Todas las semanas hay por lo menos una conferencia y una exposición, con lo que su departamento creativo debe estar siempre en guardia para producir tarjetas, folletos, carteles, publicidad en la red e impresa. Las primeras impresiones no han defraudado a Javier:

Los Xserve están instalados desde hace una semana, por eso no hemos hecho más que empezar a vislumbrar dónde podríamos llegar. Esperamos que para el próximo curso todo esté en marcha, pero las posibilidades son muchas

Otro detalle que desea investigar es la administración de los materiales, para los que tiene pensado crear un sistema de catalogación, puesto que disponen ya de una cantidad de archivos que amenaza con volverse ingobernable.

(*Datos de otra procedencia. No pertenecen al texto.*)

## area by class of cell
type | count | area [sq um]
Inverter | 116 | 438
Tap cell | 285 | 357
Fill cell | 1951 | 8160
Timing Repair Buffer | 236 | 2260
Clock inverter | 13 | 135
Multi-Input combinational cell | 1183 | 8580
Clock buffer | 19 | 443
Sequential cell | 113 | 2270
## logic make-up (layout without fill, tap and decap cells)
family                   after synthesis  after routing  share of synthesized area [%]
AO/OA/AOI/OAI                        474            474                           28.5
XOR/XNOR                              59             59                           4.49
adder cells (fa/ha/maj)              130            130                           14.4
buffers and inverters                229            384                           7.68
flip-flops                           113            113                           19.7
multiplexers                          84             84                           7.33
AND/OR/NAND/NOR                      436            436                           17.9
--- src/rtl/lcd_char_driver.sv ---
// ---------------------------------------------------------------------------
// lcd_char_driver -- 2x16 character frame buffer plus HD44780 sequencer.
// Runs power-on init after reset, then streams the whole frame on repaint.
//   clk, rst        clock, async active-low reset
//   dat, addr, we   buffer write port (0-15 line 1, 16-31 line 2)
//   repaint         single-cycle paint request; coalesced while busy
//   busy            high during init and paint
//   SF_D, LCD_E, LCD_RS   LCD 4-bit bus (RW tied low externally)
// ---------------------------------------------------------------------------
module lcd_char_driver
   import lcd_pkg::*;
#(
   parameter int unsigned T_PWRUP = DEF_T_PWRUP,
   parameter int unsigned T_INIT1 = DEF_T_INIT1,
   parameter int unsigned T_INIT2 = DEF_T_INIT2,
   parameter int unsigned T_SETUP = DEF_T_SETUP,
   parameter int unsigned T_EHIGH = DEF_T_EHIGH,
   parameter int unsigned T_NIB   = DEF_T_NIB,
   parameter int unsigned T_CMD   = DEF_T_CMD,
   parameter int unsigned T_CLR   = DEF_T_CLR
) (
   input  logic       clk,
   input  logic       rst,
   input  logic [7:0] dat,
   input  logic [4:0] addr,
   input  logic       we,
   input  logic       repaint,
   output logic       busy,
   output logic [3:0] SF_D,
   output logic       LCD_E,
   output logic       LCD_RS
);

   lcd_state_e       state_q, state_d;
   logic [5:0]       idx_q, idx_d;
   logic             pending_q, pending_d;
   logic [31:0][7:0] mem_q;

   logic             tx_start;
   logic             tx_done;
   lcd_req_t         tx_req;
   logic [4:0]       rd_pos;
   logic [7:0]       rd_byte;

   // Frame buffer: writable in every state
   always_ff @(posedge clk or negedge rst) begin
      if (!rst)    mem_q <= {32{8'h20}};
      else if (we) mem_q[addr] <= dat;
   end

   // State register
   always_ff @(posedge clk or negedge rst) begin
      if (!rst) begin
         state_q   <= S_PWR_WAIT;
         idx_q     <= 6'd0;
         pending_q <= 1'b0;
      end else begin
         state_q   <= state_d;
         idx_q     <= idx_d;
         pending_q <= pending_d;
      end
   end

   // Next state. Each step issues its transfer on the cycle the previous
   // one reports done, so the tx request is decoded from state_d/idx_d.
   always_comb begin
      state_d   = state_q;
      idx_d     = idx_q;
      pending_d = pending_q;
      tx_start  = 1'b0;

      if (repaint && state_q != S_IDLE) pending_d = 1'b1;

      unique case (state_q)
         S_PWR_WAIT: if (tx_done) begin
            state_d  = S_INIT;
            idx_d    = 6'd0;
            tx_start = 1'b1;
         end
         S_INIT: if (tx_done) begin
            tx_start = 1'b1;
            if (idx_q == 6'd3) begin
               state_d = S_CFG;
               idx_d   = 6'd0;
            end else begin
               idx_d = idx_q + 6'd1;
            end
         end
         S_CFG, S_PAINT: if (tx_done) begin
            if ((state_q == S_CFG   && idx_q == 6'd3) ||
                (state_q == S_PAINT && idx_q == PAINT_LAST)) begin
               // pending_d already includes a repaint arriving this cycle
               if (pending_d) begin
                  state_d   = S_PAINT;
                  idx_d     = 6'd0;
                  tx_start  = 1'b1;
                  pending_d = 1'b0;
               end else begin
                  state_d = S_IDLE;
               end
            end else begin
               idx_d    = idx_q + 6'd1;
               tx_start = 1'b1;
            end
         end
         S_IDLE: if (repaint) begin
            state_d  = S_PAINT;
            idx_d    = 6'd0;
            tx_start = 1'b1;
         end
         default: state_d = S_PWR_WAIT;
      endcase
   end

   // A write in the same cycle as the read is forwarded so it is never lost.
   assign rd_pos  = paint_pos(idx_d);
   assign rd_byte = (we && addr == rd_pos) ? dat : mem_q[rd_pos];

   // Outputs
   always_comb begin
      busy            = (state_q != S_IDLE);
      tx_req.data     = 8'h00;
      tx_req.rs       = 1'b0;
      tx_req.nib_only = 1'b0;
      tx_req.wait_cyc = T_CMD;
      unique case (state_d)
         S_INIT: begin
            tx_req.nib_only = 1'b1;
            tx_req.data     = (idx_d == 6'd3) ? 8'h20 : 8'h30;
            if (idx_d == 6'd0)      tx_req.wait_cyc = T_INIT1;
            else if (idx_d == 6'd1) tx_req.wait_cyc = T_INIT2;
         end
         S_CFG: begin
            tx_req.data = cfg_byte(idx_d[1:0]);
            if (idx_d == 6'd3) tx_req.wait_cyc = T_CLR;
         end
         S_PAINT: begin
            if (idx_d == 6'd0)           tx_req.data = LINE1;
            else if (idx_d == LINE2_IDX) tx_req.data = LINE2;
            else begin
               tx_req.data = rd_byte;
               tx_req.rs   = 1'b1;
            end
         end
         default: ;
      endcase
   end

   lcd_nibble_tx #(
      .T_PWRUP (T_PWRUP),
      .T_SETUP (T_SETUP),
      .T_EHIGH (T_EHIGH),
      .T_NIB   (T_NIB)
   ) u_tx (
      .clk           (clk),
      .rst           (rst),
      .start_i       (tx_start),
      .byte_i        (tx_req.data),
      .rs_i          (tx_req.rs),
      .nibble_only_i (tx_req.nib_only),
      .post_wait_i   (tx_req.wait_cyc),
      .sf_d_o        (SF_D),
      .lcd_e_o       (LCD_E),
      .lcd_rs_o      (LCD_RS),
      .done_o        (tx_done)
   );

endmodule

La comunicación interna también se está complicando porque el personal alcanza ya las 400 personas y, para mejorarla, otra de sus prioridades es una web que permita a todos relacionarse. Como dice Javier, «Ahora que disponemos de un buen número de servidores Apple, lo que queremos es integrar toda la comunicación con los alumnos, tutorías, apuntes de clase, grabaciones de conferencias... y que todo esté disponible en el servidor desde cualquier lugar».

Istituto Europeo di Design de Madrid

La generación iPod

Para el futuro, el director del centro tiene interesantes planes que permitirán a la institución ahondar en su papel de facilitador de diálogos y visiones creativas. En estos momentos, se afana en crear relaciones fuertes con las empresas, elaborando programas formativos para ellas. Según Marzullo, «La economía española es sana, crece cada año y tiene espacio para que en el interior de cada empresa haya un interlocutor capaz de hablar el mismo lenguaje que los creadores. De ese modo superaríamos un problema cultural, porque potenciaríamos a aquellas personas de la empresa que son capaces de hablar el idioma de la estética y no sólo el de la economía y la técnica». Esto les permitirá, por ejemplo, desarrollar proyectos más fácilmente desde su fase embrionaria, porque estimulará la competencia de la empresa para decidir y comunicar cómo quiere aplicar su visión. Riccardo concluye: «El contacto con las empresas nos ayuda a identificar y definir nuevos perfiles profesionales que incluimos luego en nuestros modelos formativos, de ese modo estamos siempre muy cercanos a la realidad».